12.03.14
Teal Triggs | Exhibitions

Teal Triggs in Conversation with Marina Willer

Marina Willer is a graphic designer and filmmaker with an MA in Graphic Design from the Royal College of Art. She was head creative director for Wolff Olins in London where she was responsible for major identity schemes. She is now a partner in Pentagram, and a member of AGI (Alliance Graphique Internationale). 

As part of a week of posts celebrating the GraphicsRCA: Fifty Years exhibition, Teal Triggs interviews Marina about her need for collaboration and designing beyond mere form.

Teal Triggs: What prompted you to apply to the RCA in the early ’90s for a postgraduate education? 

Marina Willer: I was working as an art director in advertising in Brazil. I was making a lot of money and was very bored. I wanted to start all over again. Change my life. Turn it upside down. The RCA was the perfect choice for that. 

The RCA invites students to open up the horizon, thinking about design as ideas much beyond style or form. You create a concept and it practically designs itself. Then you think of what media, how you will craft as that is lead by the concept. That’s where the mix of disciplines is so important. Where using all of the studios and collaborating with other areas becomes so important and rich.

You start as a designer and come out as a filmmaker, artist, or performer. It’s wonderful. Or you use all that to enrich your work. The way I ended up approaching a project we did with Margaret Calvert, for example, totally inspired me later as a designer to create the identity for Tate Gallery, by creating an installation that I photographed and filmed every day. I ended up creating a series of logos in a way that could never have achieved by sitting by my computer. We are encouraged at the RCA to approach things in a fundamentally different way, that helps us create work that is truly individual.

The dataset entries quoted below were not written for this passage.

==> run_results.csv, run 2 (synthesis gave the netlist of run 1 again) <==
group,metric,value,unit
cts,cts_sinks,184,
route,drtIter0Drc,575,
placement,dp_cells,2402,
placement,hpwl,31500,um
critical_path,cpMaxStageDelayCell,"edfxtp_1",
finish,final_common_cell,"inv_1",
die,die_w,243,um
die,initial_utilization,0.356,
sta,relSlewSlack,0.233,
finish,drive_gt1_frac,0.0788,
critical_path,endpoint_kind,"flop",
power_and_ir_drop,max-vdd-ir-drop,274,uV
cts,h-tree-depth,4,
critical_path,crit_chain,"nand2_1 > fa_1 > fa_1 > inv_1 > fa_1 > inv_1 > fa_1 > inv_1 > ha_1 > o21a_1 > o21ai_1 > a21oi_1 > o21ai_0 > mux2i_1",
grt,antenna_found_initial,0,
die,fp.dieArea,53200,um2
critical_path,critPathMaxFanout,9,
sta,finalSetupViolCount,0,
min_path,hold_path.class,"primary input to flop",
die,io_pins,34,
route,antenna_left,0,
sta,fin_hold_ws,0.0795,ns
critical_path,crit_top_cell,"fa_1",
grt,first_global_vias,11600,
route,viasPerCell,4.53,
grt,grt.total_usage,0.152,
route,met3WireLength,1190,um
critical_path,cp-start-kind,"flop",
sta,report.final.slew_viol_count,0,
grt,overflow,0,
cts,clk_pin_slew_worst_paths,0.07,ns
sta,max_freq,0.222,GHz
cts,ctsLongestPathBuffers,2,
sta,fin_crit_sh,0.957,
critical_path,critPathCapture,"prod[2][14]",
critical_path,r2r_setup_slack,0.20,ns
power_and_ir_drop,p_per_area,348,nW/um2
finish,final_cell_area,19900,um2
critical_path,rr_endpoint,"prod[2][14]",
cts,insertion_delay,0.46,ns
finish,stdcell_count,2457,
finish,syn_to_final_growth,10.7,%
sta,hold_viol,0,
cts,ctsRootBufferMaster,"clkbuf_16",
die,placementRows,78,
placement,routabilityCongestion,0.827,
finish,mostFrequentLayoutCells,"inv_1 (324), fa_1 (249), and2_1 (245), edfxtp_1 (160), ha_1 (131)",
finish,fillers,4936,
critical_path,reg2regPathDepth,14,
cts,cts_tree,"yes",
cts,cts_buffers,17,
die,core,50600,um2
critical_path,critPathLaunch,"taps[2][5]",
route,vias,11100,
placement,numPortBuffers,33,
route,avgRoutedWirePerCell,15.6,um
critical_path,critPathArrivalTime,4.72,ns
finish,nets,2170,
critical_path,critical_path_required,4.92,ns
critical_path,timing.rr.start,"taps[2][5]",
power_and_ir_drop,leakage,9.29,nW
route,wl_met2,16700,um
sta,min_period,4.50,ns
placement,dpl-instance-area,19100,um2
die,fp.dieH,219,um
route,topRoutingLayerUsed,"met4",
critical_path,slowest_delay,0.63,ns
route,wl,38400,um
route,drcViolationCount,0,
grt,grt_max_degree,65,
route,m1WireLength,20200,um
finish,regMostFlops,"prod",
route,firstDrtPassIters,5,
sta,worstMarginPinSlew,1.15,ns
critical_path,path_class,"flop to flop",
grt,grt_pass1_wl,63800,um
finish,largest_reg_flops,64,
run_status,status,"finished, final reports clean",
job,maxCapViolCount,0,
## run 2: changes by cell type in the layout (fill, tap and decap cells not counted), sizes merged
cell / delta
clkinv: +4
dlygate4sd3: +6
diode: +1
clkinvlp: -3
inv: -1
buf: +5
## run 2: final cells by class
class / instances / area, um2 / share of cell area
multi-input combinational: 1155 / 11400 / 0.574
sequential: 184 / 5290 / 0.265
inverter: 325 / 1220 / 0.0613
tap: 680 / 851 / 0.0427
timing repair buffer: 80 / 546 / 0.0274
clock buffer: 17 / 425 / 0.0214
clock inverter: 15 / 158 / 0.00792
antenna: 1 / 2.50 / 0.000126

TT: You have chosen a slightly unusual career path for an RCA graduate. There is a long tradition of graduates setting up small studios or setting up as solo practitioners, but you chose to work for Wolff Olins, one of the giants of global branding, and now you are a partner in Pentagram. Did you consider the independent or solo route? 

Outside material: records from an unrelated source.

--- src/rtl/iq_rx_fifo.sv ---
// rtl/iq_rx_fifo.sv - I/Q receive word FIFO with registered read port and overflow statistics
module iq_rx_fifo #(
  parameter int DEPTH_LOG2 = 4,
  parameter int AF_MARGIN  = 2
) (
  input  logic                  i_sys_clk,
  input  logic                  i_reset,
  input  logic                  i_flush,
  input  logic                  i_push,
  input  logic [31:0]           i_push_data,
  input  logic                  i_pull,
  output logic [31:0]           o_pulled_data,
  output logic                  o_full,
  output logic                  o_empty,
  output logic                  o_almost_full,
  output logic [DEPTH_LOG2:0]   o_level,
  output logic [7:0]            o_overflow_cnt
);

  localparam int DEPTH = 1 << DEPTH_LOG2;
  localparam logic [DEPTH_LOG2:0] LVL_FULL = (DEPTH_LOG2 + 1)'(DEPTH);
  localparam logic [DEPTH_LOG2:0] LVL_AF   = (DEPTH_LOG2 + 1)'(DEPTH - AF_MARGIN);

  logic [31:0]           mem [DEPTH];
  logic [DEPTH_LOG2-1:0] wr_ptr;
  logic [DEPTH_LOG2-1:0] rd_ptr;
  logic [DEPTH_LOG2:0]   level;
  logic [7:0]            ovf_cnt;
  logic [31:0]           pulled_data;
  logic                  pull_ok;
  logic                  push_ok;

  // A pull on an empty FIFO never falls through to a same-cycle push.
  assign pull_ok = i_pull && (level != '0);
  assign push_ok = i_push && ((level != LVL_FULL) || pull_ok);

  // Storage is not reset; the level counter keeps unwritten entries unreachable.
  always_ff @(posedge i_sys_clk) begin
    if (push_ok && !i_flush) begin
      mem[wr_ptr] <= i_push_data;
    end
  end

  always_ff @(posedge i_sys_clk or negedge i_reset) begin
    if (!i_reset) begin
      wr_ptr      <= '0;
      rd_ptr      <= '0;
      level       <= '0;
      ovf_cnt     <= '0;
      pulled_data <= '0;
    end else if (i_flush) begin
      wr_ptr  <= '0;
      rd_ptr  <= '0;
      level   <= '0;
      ovf_cnt <= '0;
    end else begin
      if (push_ok) begin
        wr_ptr <= wr_ptr + 1'b1;
      end
      // mem read sees the pre-write word when full push and pull collide.
      if (pull_ok) begin
        rd_ptr      <= rd_ptr + 1'b1;
        pulled_data <= mem[rd_ptr];
      end
      if (push_ok && !pull_ok) begin
        level <= level + 1'b1;
      end else if (pull_ok && !push_ok) begin
        level <= level - 1'b1;
      end
      if (i_push && !push_ok && (ovf_cnt != 8'hFF)) begin
        ovf_cnt <= ovf_cnt + 1'b1;
      end
    end
  end

  assign o_pulled_data  = pulled_data;
  assign o_level        = level;
  assign o_overflow_cnt = ovf_cnt;
  assign o_full         = (level == LVL_FULL);
  assign o_empty        = (level == '0);
  assign o_almost_full  = (level >= LVL_AF);

endmodule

MW: I never liked working on my own. I love collaboration. I love people. I think Wolff Olins was interesting for the ideas side. I always liked creating holistic systems and narratives. So I thought I’d learn from them. And once I joined I was lucky to win exciting work like the identities for Tate Modern, the Schaulager Museum in Basel, Amnesty International, Macmillan Cancer Support, and other things that kept me for longer than I imagined. Also, I built a creative team that I was really proud of. At Pentagram I feel like I have a start up. Every team is a small company with total independence but with the creative push of a great network of people. I feel surrounded by so much talent here.

TT: What was the state of graphic design teaching and learning when you were at the RCA?

MW: It was very open to the student to make his/her own program, but with great input and inspiration from a few figures that left a big mark, such as Margaret Calvert. There was a fluid program of talks and the beginning of an interesting multidisciplinary view of the world, a great crossover between studios.

TT: Since the 1980s, art practice and art theory has been widely adopted by RCA students—were you influenced by this?

MW: Yes, very much. To me the writing and thinking behind my thesis hugely influenced my practical work. But I felt that in general there was not enough connection between theory and making. That the thesis was a bit of an add-on to the rest of the work.

I was writing about art and politics. How design had lost its political and social place in most current trends. I come from Brazil, where I spent my under graduate years doing a lot of human rights work and all that was an integral part of growing up in a country that had a strong dictatorship and still has huge problems with inequality today. The work I did on my thesis influenced my contribution on jobs such as the identities for Amnesty, Oxfam, Macmillan Cancer Support, and a lot of other social work since then.

TT: Today, you are a Pentagram partner in London with responsibility for hiring your team—what do you look for in a graphic designer?

MW: First, I look for great thinkers, curious people who are interested in what is happening in the world and can see thing laterally. People who have imagination and want to do more than just conform. I also look for people who can craft and do unusual work. People who are generous and like to collaborate. I can’t work with aggressive or competitive individuals. It’s not for me. We work together; it’s the only way. It’s about friendship and it’s fun.